A New Collection from award-winning poet Trey Moody.
AUTOBLIVION traces the difficulties of raising a young child in the Anthropocene. Haunted by the looming, seeming inevitability of environmental collapse, the poems invoke traditional storytelling genres such as the parable and fairy tale to look back to the past for models of looking forward into the unknown. The collection also explores threads of love and loss including my father's sudden death when I was a child. With the understanding of the future itself as an unavoidable oblivion, ultimately the collection serves as a love letter to a daughter and her childhood, an act of preserving what can be preserved for this moment only, and an act of preparing for an opaque future.

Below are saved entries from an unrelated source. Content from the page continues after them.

### src/ebac_cfg.svh
// Constants for the non-volatile byte access controller.
`ifndef EBAC_CFG_SVH
`define EBAC_CFG_SVH

`define EBAC_ADDR_OFS         8'h1A
`define EBAC_DATA_OFS         8'h1B
`define EBAC_CTRL_OFS         8'h40
`define EBAC_CTRL_BANK        1'b1
`define EBAC_BIT_STORE_PERMIT 3
`define EBAC_BIT_STORE_TRIG   2
`define EBAC_BIT_FETCH_PERMIT 1
`define EBAC_BIT_FETCH_TRIG   0
`define EBAC_ADDR_W           5
`define EBAC_DEPTH            32
`define EBAC_BYTE_RST         8'h00
`define EBAC_ADDR_RST         5'h00
`define EBAC_CTRL_RST         4'h0
`define EBAC_READ_LAST        8'h03
`define EBAC_WRITE_TICKS      8'h0A
`define EBAC_CNT_RST          8'h00
`define EBAC_CNT_ONE          8'h01

`endif

### src/ebac_pkg.sv
// Types shared by the non-volatile byte access controller.
package ebac_pkg;
  typedef enum logic [2:0]
  {
    ST_IDLE  = 3'h1,
    ST_READ  = 3'h2,
    ST_WRITE = 3'h4
  } ebac_state_e;
endpackage
--- src/hw/tsc_serial_cmd_parser.sv ---
// Purpose: Serial command interpreter of a 3D tracking control unit.
// Assumes: 125 MHz core clock; host link is an asynchronous serial line.
// Notes:   Registers sit on an Avalon-MM slave with waitrequest.
// Function
// - Every command is an asterisk followed by at least one more character.
// - Only reset and demand mode are accepted outside on-demand reporting.
// - Unknown characters and characters at the wrong rate are dropped.
// - Switch-to-2D enters mouse emulation at 1200 bps, 7N1.
// - Reset command reinitialises the unit in any reporting mode.
// - Demand mode stops automatic reports; reports only on request.
// - A report in flight when demand mode arrives is finished whole.
// - Single-report request sends the last valid report held.
// - Position refreshes every 20 ms; invalid tracking keeps old values.
// - Incremental mode reports while moving, at most 50 per second.
// - Stream mode reports 50 per second regardless of motion.
// - Diagnostics reply is two bytes with fixed top-bit markers.
// - Result bits ordered unit, cpu, rom, ram, tx, rx, serial, nvm.
// - One means pass; all pass with reserved bits gives BF 3F.
// - Speaker-enable turns the speaker on; it is on by default.
// - Speaker-disable turns the speaker off until re-enabled.
// - Information command returns thirty bytes with marked first byte.
// - Mode byte flags incremental bit 0, demand bit 1, stream bit 2.
// - Receiver kind byte reports the connected receiver code.
// - Transmitter kind byte reports the connected transmitter code.
// - Bytes 11-21 geometry low first, button flag byte 15, rest zero.
// - 3D link is 19200 bps 8N1; initialisation sends nothing back.
// - Every data report is sixteen bytes long.
//
// The Avalon-MM register port and the address map were chosen for this implementation.
`timescale 1ns/1ns
`include "tsc_consts.svh"

module tsc_serial_cmd_parser #(
  parameter int unsigned BIT_CYC_3D  = `TSC_BIT_CYC_3D,
  parameter int unsigned BIT_CYC_2D  = `TSC_BIT_CYC_2D,
  parameter int unsigned REFRESH_CYC = `TSC_REFRESH_CYC
) (
  input  wire logic                    core_clk_i,
  input  wire logic                    resetn_i,
  input  wire logic [7:0]              avs_address_i,
  input  wire logic                    avs_read_i,
  input  wire logic                    avs_write_i,
  input  wire logic [31:0]             avs_writedata_i,
  input  wire logic [3:0]              avs_byteenable_i,
  output logic                         avs_waitrequest_o,
  output logic [31:0]                  avs_readdata_o,
  input  wire logic                    uart_rx_i,
  output logic                         uart_tx_o,
  input  wire tsc_pkg::tsc_report_type report_data_i,
  input  wire logic                    report_valid_i,
  output logic                         speaker_en_o,
  output logic                         mode_2d_o,
  output logic                         sw_reset_o
);
  import tsc_pkg::*;

  tsc_state_type s_q;
  tsc_state_type s_d;
  logic [23:0]   bit_full;
  logic [3:0]    nbits;
  logic          rx_ok;
  logic [7:0]    rx_byte;
  logic          changed;
  logic [4:0]    len;
  logic [31:0]   rd_word;

  // One-hot report mode flags, shared by the status word and info byte.
  function automatic logic [2:0] tsc_flags(tsc_mode_type m);
    case (m)
      TSC_INCR:   return `TSC_RM_INCR;
      TSC_STREAM: return `TSC_RM_STREAM;
      default:    return `TSC_RM_DEMAND;
    endcase
  endfunction : tsc_flags

  // Merge write data into a register under the byte enables.
  function automatic logic [31:0] tsc_merge(logic [31:0] old,
                                            logic [31:0] wd,
                                            logic [3:0]  be);
    logic [31:0] r;
    r = old;
    for (int b = 0; b < 4; b++) begin
      if (be[b]) begin
        r[b*8 +: 8] = wd[b*8 +: 8];
      end
    end
    return r;
  endfunction : tsc_merge

  // Byte i (from zero) of the answer of kind k.
  // Reports go out byte 1 first; info bytes follow a fixed layout.
  function automatic logic [7:0] tsc_byte(tsc_resp_type k,
                                          logic [4:0] i,
                                          tsc_state_type s);
    logic [7:0] r;
    r = 8'h00;
    if (k == RESP_REPORT) begin
      r = s.held[(15 - int'(i)) * 8 +: 8];
    end else if (k == RESP_DIAG) begin
      // Top four result bits are reserved and always report pass.
      if (i == 5'h00) begin
        r = {2'b10, s.diag[5:0]};
      end else begin
        r = {2'b00, 4'hf, s.diag[7:6]};
      end
    end else begin
      case (i)
        5'h00:   r = {2'b10, s.info[5:0]};
        5'h01:   r = `TSC_DIM_3D;
        5'h02:   r = {5'h00, tsc_flags(s.mode)};
        5'h03:   r = `TSC_DATA_TYPE;
        5'h04:   r = `TSC_REC_SIZE;
        5'h05:   r = `TSC_TRACK_MODE;
        5'h06:   r = {6'h00, s.info[25:24]};
        5'h07:   r = {7'h00, s.spk_on};
        5'h08:   r = {1'b0, s.info[14:8]};
        5'h09:   r = {1'b0, s.info[22:16]};
        5'h0a:   r = s.span0[7:0];
        5'h0b:   r = s.span0[15:8];
        5'h0c:   r = s.span0[23:16];
        5'h0d:   r = s.span0[31:24];
        5'h0e:   r = {7'h00, s.info[28]};
        5'h0f:   r = s.span1[7:0];
        5'h10:   r = s.span1[15:8];
        5'h11:   r = s.span1[23:16];
        5'h12:   r = s.span1[31:24];
        5'h13:   r = s.span2[7:0];
        5'h14:   r = s.span2[15:8];
        default: r = 8'h00;
      endcase
    end
    return r;
  endfunction : tsc_byte

  // Next-state logic for the whole block.
  always_comb begin
    s_d      = s_q;
    rx_ok    = 1'b0;
    changed  = 1'b0;
    rd_word  = 32'h0000_0000;
    // Line rate and frame width follow the active dimension.
    bit_full = s_q.dim_2d ? 24'(BIT_CYC_2D - 1)
                          : 24'(BIT_CYC_3D - 1);
    nbits    = s_q.dim_2d ? `TSC_NBITS_2D : `TSC_NBITS_3D;
    rx_byte  = s_q.dim_2d ? {1'b0, s_q.rx_sh[7:1]} : s_q.rx_sh;
    case (s_q.resp)
      RESP_DIAG: len = `TSC_LEN_DIAG;
      RESP_INFO: len = `TSC_LEN_INFO;
      default:   len = `TSC_LEN_REPORT;
    endcase
    // The software reset strobe is a one-cycle pulse.
    s_d.sw_rst = 1'b0;

    // Two-stage synchroniser on the receive pin.
    s_d.rx_s1 = uart_rx_i;
    s_d.rx_s2 = s_q.rx_s1;

    // Receiver: centre-sampled frames, checked start and stop bits.
    // In 2D the seven data bits end up in the top of the shifter.
    if (s_q.rx_cnt != 24'h0) begin
      s_d.rx_cnt = s_q.rx_cnt - 24'h1;
    end
    case (s_q.rx_st)
      RX_IDLE: begin
        if (!s_q.rx_s2) begin
          s_d.rx_st  = RX_START;
          s_d.rx_cnt = {1'b0, bit_full[23:1]};
        end
      end
      RX_START: begin
        if (s_q.rx_cnt == 24'h0) begin
          if (!s_q.rx_s2) begin
            s_d.rx_st  = RX_DATA;
            s_d.rx_cnt = bit_full;
            s_d.rx_bit = 4'h0;
          end else begin
            s_d.rx_st = RX_IDLE;
          end
        end
      end
      RX_DATA: begin
        if (s_q.rx_cnt == 24'h0) begin
          s_d.rx_sh  = {s_q.rx_s2, s_q.rx_sh[7:1]};
          s_d.rx_bit = s_q.rx_bit + 4'h1;
          s_d.rx_cnt = bit_full;
          if (s_q.rx_bit == nbits - 4'h1) begin
            s_d.rx_st = RX_STOP;
          end
        end
      end
      default: begin
        // A missing stop bit means the wrong rate: the byte is lost.
        if (s_q.rx_cnt == 24'h0) begin
          s_d.rx_st = RX_IDLE;
          rx_ok     = s_q.rx_s2;
        end
      end
    endcase

    // Refresh tick: latch only valid tracking data, else keep old.
    // The counter starts at zero, so the first sample follows reset.
    if (s_q.tick_cnt == 24'h0) begin
      s_d.tick_cnt = 24'(REFRESH_CYC - 1);
      if (report_valid_i) begin
        changed  = (s_q.held != report_data_i);
        s_d.held = report_data_i;
      end
      // A report still going out skips this tick, capping the rate.
      if (!s_q.dim_2d && s_q.resp == RESP_NONE &&
          (s_q.mode == TSC_STREAM ||
           (s_q.mode == TSC_INCR && changed))) begin
        s_d.resp = RESP_REPORT;
        s_d.idx  = 5'h00;
      end
    end else begin
      s_d.tick_cnt = s_q.tick_cnt - 24'h1;
    end

    // Answer sequencer: hands bytes to the transmitter one at a time.
    // Only the reset and switch-to-2D commands stop it; mode commands let a report go out whole.
    if (!s_q.tx_busy && s_q.resp != RESP_NONE) begin
      s_d.tx_busy = 1'b1;
      s_d.tx_line = 1'b0;
      s_d.tx_sh   = {1'b1, tsc_byte(s_q.resp, s_q.idx, s_q)};
      // A 7-bit frame takes its stop bit from bit 7 of the shifter.
      if (s_q.dim_2d) begin
        s_d.tx_sh[7] = 1'b1;
      end
      s_d.tx_bits = nbits + 4'h1;
      s_d.tx_cnt  = bit_full;
      if (s_q.idx == len - 5'h01) begin
        s_d.resp = RESP_NONE;
        s_d.idx  = 5'h00;
      end else begin
        s_d.idx = s_q.idx + 5'h01;
      end
    end else if (s_q.tx_busy) begin
      if (s_q.tx_cnt != 24'h0) begin
        s_d.tx_cnt = s_q.tx_cnt - 24'h1;
      end else if (s_q.tx_bits == 4'h0) begin
        s_d.tx_busy = 1'b0;
      end else begin
        s_d.tx_line = s_q.tx_sh[0];
        s_d.tx_sh   = {1'b1, s_q.tx_sh[8:1]};
        s_d.tx_bits = s_q.tx_bits - 4'h1;
        s_d.tx_cnt  = bit_full;
      end
    end

    // Command parser; in 2D mode this command set is not interpreted.
    if (rx_ok && !s_q.dim_2d) begin
      s_d.got_star = (rx_byte == `TSC_STAR);
      if (s_q.got_star) begin
        if (rx_byte == `TSC_CMD_RESET) begin
          // Reinitialise quietly; nothing is sent back.
          s_d.mode     = TSC_DEMAND;
          s_d.spk_on   = 1'b1;
          s_d.resp     = RESP_NONE;
          s_d.idx      = 5'h00;
          s_d.got_star = 1'b0;
          s_d.sw_rst   = 1'b1;
        end else if (rx_byte == `TSC_CMD_DEMAND) begin
          s_d.mode = TSC_DEMAND;
        end else if (s_q.mode == TSC_DEMAND) begin
          case (rx_byte)
            `TSC_CMD_TO_2D: begin
              s_d.dim_2d   = 1'b1;
              s_d.got_star = 1'b0;
              // Queued answers would go out at the new rate: drop them.
              // A byte already on the line ends at the new bit time.
              s_d.resp     = RESP_NONE;
              s_d.idx      = 5'h00;
            end
            `TSC_CMD_SINGLE: begin
              if (s_q.resp == RESP_NONE) begin
                s_d.resp = RESP_REPORT;
                s_d.idx  = 5'h00;
              end
            end
            `TSC_CMD_INCR:   s_d.mode = TSC_INCR;
            `TSC_CMD_STREAM: s_d.mode = TSC_STREAM;
            `TSC_CMD_DIAG: begin
              if (s_q.resp == RESP_NONE) begin
                s_d.resp = RESP_DIAG;
                s_d.idx  = 5'h00;
              end
            end
            `TSC_CMD_SPK_ON:  s_d.spk_on = 1'b1;
            `TSC_CMD_SPK_OFF: s_d.spk_on = 1'b0;
            `TSC_CMD_INFO: begin
              if (s_q.resp == RESP_NONE) begin
                s_d.resp = RESP_INFO;
                s_d.idx  = 5'h00;
              end
            end
            default: begin
            end
          endcase
        end
      end
    end

    // Read mux; unmapped addresses read as zero.
    // Status: [2:0] mode flags, [3] speaker, [4] 2D, [5] transmitter
    // busy, [6] answer pending.
    if (avs_address_i == `TSC_OFF_STATUS) begin
      rd_word = {25'h0, s_q.resp != RESP_NONE, s_q.tx_busy,
                 s_q.dim_2d, s_q.spk_on, tsc_flags(s_q.mode)};
    end else if (avs_address_i == `TSC_OFF_DIAG) begin
      rd_word = {24'h0, s_q.diag};
    end else if (avs_address_i == `TSC_OFF_INFO) begin
      rd_word = s_q.info;
    end else if (avs_address_i == `TSC_OFF_SPAN0) begin
      rd_word = s_q.span0;
    end else if (avs_address_i == `TSC_OFF_SPAN1) begin
      rd_word = s_q.span1;
    end else if (avs_address_i == `TSC_OFF_SPAN2) begin
      rd_word = s_q.span2;
    end

    // Bus slave: one wait cycle, then the access completes.
    // The write lands at the edge where the master sees waitrequest low,
    // and waitrequest rises there, so a stalled master writes only once.
    s_d.waitreq = 1'b1;
    if ((avs_read_i || avs_write_i) && s_q.waitreq) begin
      s_d.waitreq = 1'b0;
      s_d.rdata   = avs_read_i ? rd_word : 32'h0000_0000;
    end
    if (avs_write_i && !s_q.waitreq) begin
      if (avs_address_i == `TSC_OFF_DIAG) begin
        s_d.diag = 8'(tsc_merge({24'h0, s_q.diag}, avs_writedata_i,
                                avs_byteenable_i));
      end else if (avs_address_i == `TSC_OFF_INFO) begin
        s_d.info = tsc_merge(s_q.info, avs_writedata_i,
                             avs_byteenable_i);
      end else if (avs_address_i == `TSC_OFF_SPAN0) begin
        s_d.span0 = tsc_merge(s_q.span0, avs_writedata_i,
                              avs_byteenable_i);
      end else if (avs_address_i == `TSC_OFF_SPAN1) begin
        s_d.span1 = tsc_merge(s_q.span1, avs_writedata_i,
                              avs_byteenable_i);
      end else if (avs_address_i == `TSC_OFF_SPAN2) begin
        s_d.span2 = tsc_merge(s_q.span2, avs_writedata_i,
                              avs_byteenable_i);
      end
    end
  end

  // State register; idle lines and the speaker come up high.
  // Registers and the held report survive the software reset; only the
  // power-on reset restores their reset values.
  always_ff @(posedge core_clk_i or negedge resetn_i) begin
    if (!resetn_i) begin
      s_q         <= '0;
      s_q.rx_s1   <= 1'b1;
      s_q.rx_s2   <= 1'b1;
      s_q.spk_on  <= 1'b1;
      s_q.tx_line <= 1'b1;
      s_q.waitreq <= 1'b1;
      s_q.diag    <= `TSC_DIAG_RST;
      s_q.info    <= `TSC_INFO_RST;
    end else begin
      s_q <= s_d;
    end
  end

  // Outputs straight from the state register.
  assign avs_waitrequest_o = s_q.waitreq;
  assign avs_readdata_o    = s_q.rdata;
  assign uart_tx_o         = s_q.tx_line;
  assign speaker_en_o      = s_q.spk_on;
  assign mode_2d_o         = s_q.dim_2d;
  assign sw_reset_o        = s_q.sw_rst;

endmodule : tsc_serial_cmd_parser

"This book--and Moody's work at large--is steeped in a reverent compassion that becomes the catalyst of a salvaged awe for the world. The ethos here is a quiet yet expansive celebration, not just of life but the fractures within it, too. Like the finest poems, these lyrics estrange the mundane, rendering it into such singular and clear prisms, the familiar is both newly found and, in Moody's deft hands, inimitable."--Ocean Vuong
"Some of these poems have their feet on the ground, and some of them leave the earth; in both directions they are full of grim wonder, and the reader feels as though they have been shaken awake in the middle of the night."--Mary Ruefle
Poetry.
Trey Moody was born and raised in San Antonio, Texas. His first book, Thought That Nature (Sarabande Books, 2014), won the Kathryn A. Morton Prize in Poetry. A graduate of Texas State University and the University of Nebraska-Lincoln, he has received the Poetry Society of America Robert H. Winner Memorial Award and his poems have appeared in The Atlantic, The Believer, and New England Review. He teaches at Creighton University and lives with his daughter in Omaha, Nebraska.